### Requirement
Everything from the line containing "export PLATFORM = sky130hd" through the line containing "export CORE_MARGIN = 4" should be repeated exactly, and nothing else from the data.

________________

==> src/rtl/fcode_exu_pkg.sv <==
package fcode_exu_pkg;

  localparam int FUNCT_W = 6;
  localparam int NUM_OPS = 7;

  localparam logic [FUNCT_W-1:0] FN_ADD = 6'd32;
  localparam logic [FUNCT_W-1:0] FN_SUB = 6'd34;
  localparam logic [FUNCT_W-1:0] FN_MUL = 6'd24;
  localparam logic [FUNCT_W-1:0] FN_AND = 6'd4;
  localparam logic [FUNCT_W-1:0] FN_SLL = 6'd2;
  localparam logic [FUNCT_W-1:0] FN_SRL = 6'd3;
  localparam logic [FUNCT_W-1:0] FN_NOT = 6'd5;

  // Strobes from the decoder to the datapath. Packed order fixes the
  // vector index used by the datapath merge: opAdd is bit 6, opNot bit 0.
  typedef struct packed {
    logic opAdd;
    logic opSub;
    logic opMul;
    logic opAnd;
    logic opSll;
    logic opSrl;
    logic opNot;
  } exuSel_t;

  localparam int IDX_ADD = 6;
  localparam int IDX_SUB = 5;
  localparam int IDX_MUL = 4;
  localparam int IDX_AND = 3;
  localparam int IDX_SLL = 2;
  localparam int IDX_SRL = 1;
  localparam int IDX_NOT = 0;

endpackage

==> src/rtl/fcode_exu_ctrl.sv <==
module fcode_exu_ctrl
  import fcode_exu_pkg::*;
(
  input  logic [FUNCT_W-1:0] funct,
  output exuSel_t            sel,
  output logic               opValid
);

  always_comb begin
    sel = '0;
    case (funct)
      FN_ADD:  sel.opAdd = 1'b1;
      FN_SUB:  sel.opSub = 1'b1;
      FN_MUL:  sel.opMul = 1'b1;
      FN_AND:  sel.opAnd = 1'b1;
      FN_SLL:  sel.opSll = 1'b1;
      FN_SRL:  sel.opSrl = 1'b1;
      FN_NOT:  sel.opNot = 1'b1;
      default: sel = '0;
    endcase
  end

  assign opValid = |sel;

  // at most one strobe may be active for any code
  always_comb begin
    a_r8_sel_onehot: assert ($onehot0(sel))
      else $error("a_r8_sel_onehot: several strobes active");
  end

endmodule

==> src/rtl/fcode_exu_dp.sv <==
module fcode_exu_dp
  import fcode_exu_pkg::*;
#(
  parameter int DATA_W = 32,
  localparam int SH_W  = $clog2(DATA_W)
) (
  input  logic [DATA_W-1:0] opA,
  input  logic [DATA_W-1:0] opB,
  input  logic [SH_W-1:0]   shAmt,
  input  exuSel_t           sel,
  output logic [DATA_W-1:0] result,
  output logic              isEqual
);

  logic [NUM_OPS-1:0] selVec;
  logic [DATA_W-1:0]  opRes [NUM_OPS];
  logic [DATA_W-1:0]  mergeChain [NUM_OPS+1];
  logic [2*DATA_W-1:0] fullProd;

  assign selVec   = sel;
  assign fullProd = opA * opB;

  assign opRes[IDX_ADD] = opA + opB;
  assign opRes[IDX_SUB] = opA - opB;
  assign opRes[IDX_MUL] = fullProd[DATA_W-1:0];
  assign opRes[IDX_AND] = opA & opB;
  assign opRes[IDX_SLL] = opB << shAmt;
  assign opRes[IDX_SRL] = opB >> shAmt;
  assign opRes[IDX_NOT] = ~opB;

  // AND-OR merge; an all-zero strobe vector yields zero
  assign mergeChain[0] = '0;
  for (genvar i = 0; i < NUM_OPS; i++) begin : g_merge
    assign mergeChain[i+1] = mergeChain[i] | (opRes[i] & {DATA_W{selVec[i]}});
  end
  assign result = mergeChain[NUM_OPS];

  assign isEqual = (opA == opB);

  // subtracting equal operands must give zero
  always_comb begin
    if (sel.opSub && isEqual)
      a_r2_sub_equal_zero: assert (result == '0)
        else $error("a_r2_sub_equal_zero: nonzero difference of equal operands");
  end

  // a logical right shift by a nonzero count clears the top bit
  always_comb begin
    if (sel.opSrl && shAmt != '0)
      a_r6_srl_zero_fill: assert (result[DATA_W-1] == 1'b0)
        else $error("a_r6_srl_zero_fill: sign bit filled");
  end

endmodule

==> src/rtl/fcode_exu.sv <==
module fcode_exu
  import fcode_exu_pkg::*;
#(
  parameter int DATA_W = 32,
  localparam int SH_W  = $clog2(DATA_W)
) (
  input  logic [DATA_W-1:0]  opA,
  input  logic [DATA_W-1:0]  opB,
  input  logic [SH_W-1:0]    shAmt,
  input  logic [FUNCT_W-1:0] funct,
  output logic [DATA_W-1:0]  result,
  output logic               opValid,
  output logic               isEqual
);

  exuSel_t selBus;

  fcode_exu_ctrl u_ctrl (
    .funct   (funct),
    .sel     (selBus),
    .opValid (opValid)
  );

  fcode_exu_dp #(.DATA_W(DATA_W)) u_dp (
    .opA     (opA),
    .opB     (opB),
    .shAmt   (shAmt),
    .sel     (selBus),
    .result  (result),
    .isEqual (isEqual)
  );

  // an unrecognised code must produce a zero result
  always_comb begin
    if (!opValid)
      a_r8_invalid_zero: assert (result == '0)
        else $error("a_r8_invalid_zero: result not cleared");
  end

  // the complement code must return ~opB at the port
  always_comb begin
    if (funct == FN_NOT)
      a_r7_cmpl_port: assert (result == ~opB && opValid)
        else $error("a_r7_cmpl_port: complement mismatch");
  end

  // an AND result never has bits that opB lacks
  always_comb begin
    if (funct == FN_AND)
      a_r4_and_subset: assert ((result & ~opB) == '0)
        else $error("a_r4_and_subset: stray bits");
  end

endmodule

==> config.mk <==
export PLATFORM = sky130hd
export DESIGN_NAME = fcode_exu
export DESIGN_NICKNAME = d
export VERILOG_FILES = /design/src/rtl/fcode_exu_pkg.sv /design/src/rtl/fcode_exu_ctrl.sv /design/src/rtl/fcode_exu_dp.sv /design/src/rtl/fcode_exu.sv
export SDC_FILE = /design/constraint.sdc
export NUM_CORES = 2
export LEC_CHECK = 0
export BUFFER_PORTS_ARGS = -buffer_cell sky130_fd_sc_hd__clkbuf_2
export CORE_MARGIN = 4
export CORE_UTILIZATION = 70
export DETAILED_ROUTE_END_ITERATION = 8
export PLACE_DENSITY_LB_ADDON = 0.2
export RECOVER_POWER = 25
export SYNTH_ARGS = -nofsm -noshare
export SYNTH_HDL_FRONTEND = slang
export SYNTH_SLANG_ARGS = --single-unit
export TNS_END_PERCENT = 100
==> constraint.sdc <==
create_clock -name vclk -period 21.5
set_input_delay 1.075 -clock vclk [all_inputs]
set_output_delay 1.075 -clock vclk [all_outputs]
set_load 0.02 [all_outputs]
==> flow_summary.toml <==
[timing]
fin_crit_sh_pct = 47.8
slew_viol_final = 76
maxSlewHeadroom_pct = -97.8
max_freq_mhz = 97.3
finalCriticalPeriod_ns = 10.28
hold_viol_final = 0
setup_tns_ns = 0
final-setup-viol-count = 0
worstMarginPinSlew_ns = 2.97
grt_setup_unrepaired = "no"
whs_ns = 2.69

[placed_design]
routabilityCongestion = 1.11
dp_hpwl_mm = 69.9
port_buffers = 109

[setup_path]
cp.arrival_ns = 9.20
cp-endpoint = "result[29]"
start_kind = "primary input"
crit_type = "primary input to output pin"
crit_required_ns = 20.43
worstSetupStartpoint = "opA[11]"
critPathMaxFanout = 22
critPathCaptureType = "output pin"

[floorplanning]
rows = 66
die_area_sq_um = 36600
floorplan.initialDensity_pct = 71.6
die_y_um = 191
core_area_sq_um = 32900
dieWidth_um = 191
io_pins = 109

[grt]
grt_use_total_pct = 52.3
grt_pass1_vias = 24528
use_met2_pct = 75.2
grtUsageMet1_pct = 62.1
use_met3_pct = 21.8
antenna_found_initial = 5
overflow = 0
grt_busiest_layer = "met2"
grt_pass1_wl_mm = 143
grt_max_degree = 77

[final_layout]
fin_nets = 3414
nFlopsAndLatches = 0
seqCellArea_sq_um = 0
drive_gt1_share_pct = 8.32
nClkBuffers = 0
areaGrowthSynthToFinish_pct = 2.29

[detailed_routing]
antenna_left = 0
firstDrtPassIters = 9
via_count = 22967
drt-initial-drc-count = 3409
wl_per_cell_um = 29.7
vias_per_cell = 7.20
drc = 0
routed_wl_mm = 94.7

[outcome]
violations = "max-capacitance violations, max-slew violations"
status = "finished with violations"

[yosys]
synth_warnings = 0
synth.avg_cell_area_sq_um = 8.42
ys_seq_area_share_pct = 0
syn_inst = 2794
syn-cell-area_sq_um = 23500
syn_nets = 3465
synthDistinctLibCells = 97

[job]
max_cap_viol_count = 2

[clock_network]
cts_resized = 0
ctsHoldBuffers = 0
post-cts-setup-buffer-count = 0

[hold_path]
hp-class = "primary input to output pin"
[cells in the final DEF, fill, tap and decap left out, types with 81 or more instances in the layout]
cell type,Yosys,routed
o21ai_0,93,93
inv_1,431,431
and2_1,278,278
a21oi_1,105,105
nor2_1,134,134
clkbuf_2,0,101
ha_1,186,186
mux2i_1,81,81
nand2_1,288,288
fa_1,410,410
[final cells by class]
class / instances / area [sq um]
Antenna cell: 6 / 15.0
Fill cell: 2359 / 8800
Inverter: 433 / 1630
Multi-Input combinational cell: 2165 / 21100
Tap cell: 442 / 553
Timing Repair Buffer: 143 / 790
[synth_stat cells, types with 6 or more instances]
cell | count | share of area, %
and3_1 | 15 | 0.40
fa_1 | 410 | 35
inv_1 | 431 | 6.9
a31oi_1 | 9 | 0.24
o221ai_1 | 18 | 0.67
a22oi_1 | 8 | 0.26
mux4_2 | 47 | 4.5
buf_2 | 29 | 0.62
nand2b_1 | 21 | 0.56
o311ai_0 | 6 | 0.22
nand4_1 | 8 | 0.21
o211ai_1 | 14 | 0.45
a21o_1 | 29 | 0.93
o221a_2 | 7 | 0.34
mux2i_1 | 81 | 3.4
nor2_1 | 134 | 2.1
a211o_1 | 8 | 0.30
nor4_1 | 7 | 0.19
and2_1 | 278 | 7.4
xor2_1 | 21 | 0.78
ha_1 | 186 | 9.9
buf_1 | 16 | 0.26
o21a_1 | 20 | 0.64
a211oi_1 | 17 | 0.54
nor3_1 | 26 | 0.55
xnor2_1 | 63 | 2.3
a21oi_1 | 105 | 2.2
or3_1 | 6 | 0.16
nand3_1 | 32 | 0.68
o22ai_1 | 17 | 0.45
nor2b_1 | 15 | 0.40
o31ai_1 | 9 | 0.29
nor3b_1 | 6 | 0.19
o21bai_1 | 8 | 0.26
a221o_1 | 12 | 0.51
a221oi_1 | 27 | 1.0
o21ai_1 | 9 | 0.19
clkbuf_1 | 141 | 2.2
o21ai_0 | 93 | 2.0
nand2_1 | 288 | 4.6
[stage by stage]
stage,instances,utilization (%),worst slack [ns],cell area (sq um)
2_1_floorplan,2794,-,12.53,23500
3_3_place_gp,3183,73.2,11.70,24100
4_1_cts,3183,73.2,11.53,24100
5_1_grt,3184,73.2,11.18,24100
3_5_place_dp,3183,73.2,11.54,24100
6_report,3189,73.2,11.22,24100
[worst max-delay path: stages]
cell and delay (ns):
clkbuf_2 0.55, ha_1 0.70, fa_1 0.51, inv_1 0.08, fa_1 0.44, fa_1 0.59, inv_1 0.07, fa_1 0.41
fa_1 0.48, fa_1 0.58, fa_1 0.43, fa_1 0.45, ha_1 0.36, and2_1 0.21, nand2_1 0.09, nor3_1 0.05
a2bb2oi_1 0.65, o211ai_1 0.33, a21oi_1 0.29, nor4b_1 0.08, a211oi_1 0.27, o221ai_1 0.25, clkbuf_2 0.22
[cell families (layout without fill, tap and decap cells)]
group	count (synthesis)	in the layout	share of synthesized area (%)
simple gates	867	867	18.6
xor+xnor	85	85	3.22
compound gates	481	481	14.4
mux	136	136	8.54
other cells	0	6	0
buf+inv	629	576	10.4
fa+ha+maj	596	596	44.8
[metal layers]
| layer | vias up | wire length [um] |
|---|---|---|
| met1 | 10917 | 29800 |
| met3 | 790 | 15900 |
| li1 | 9067 | - |
| met4 | 2 | 10300 |
| met5 | - | 7 |
| met2 | 2191 | 38600 |
[worst min-delay path by stage]
stage,slack (ns),end,from,cells after the start
3_5_place_dp,2.67,opValid,funct[5],3
4_1_cts,2.67,opValid,funct[5],3
3_3_place_gp,2.66,opValid,funct[5],3
6_report,2.69,opValid,funct[5],3
2_1_floorplan,2.49,opValid,funct[4],3
5_1_grt,2.71,opValid,funct[5],3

________________

### Exercise response
export PLATFORM = sky130hd
export DESIGN_NAME = fcode_exu
export DESIGN_NICKNAME = d
export VERILOG_FILES = /design/src/rtl/fcode_exu_pkg.sv /design/src/rtl/fcode_exu_ctrl.sv /design/src/rtl/fcode_exu_dp.sv /design/src/rtl/fcode_exu.sv
export SDC_FILE = /design/constraint.sdc
export NUM_CORES = 2
export LEC_CHECK = 0
export BUFFER_PORTS_ARGS = -buffer_cell sky130_fd_sc_hd__clkbuf_2
export CORE_MARGIN = 4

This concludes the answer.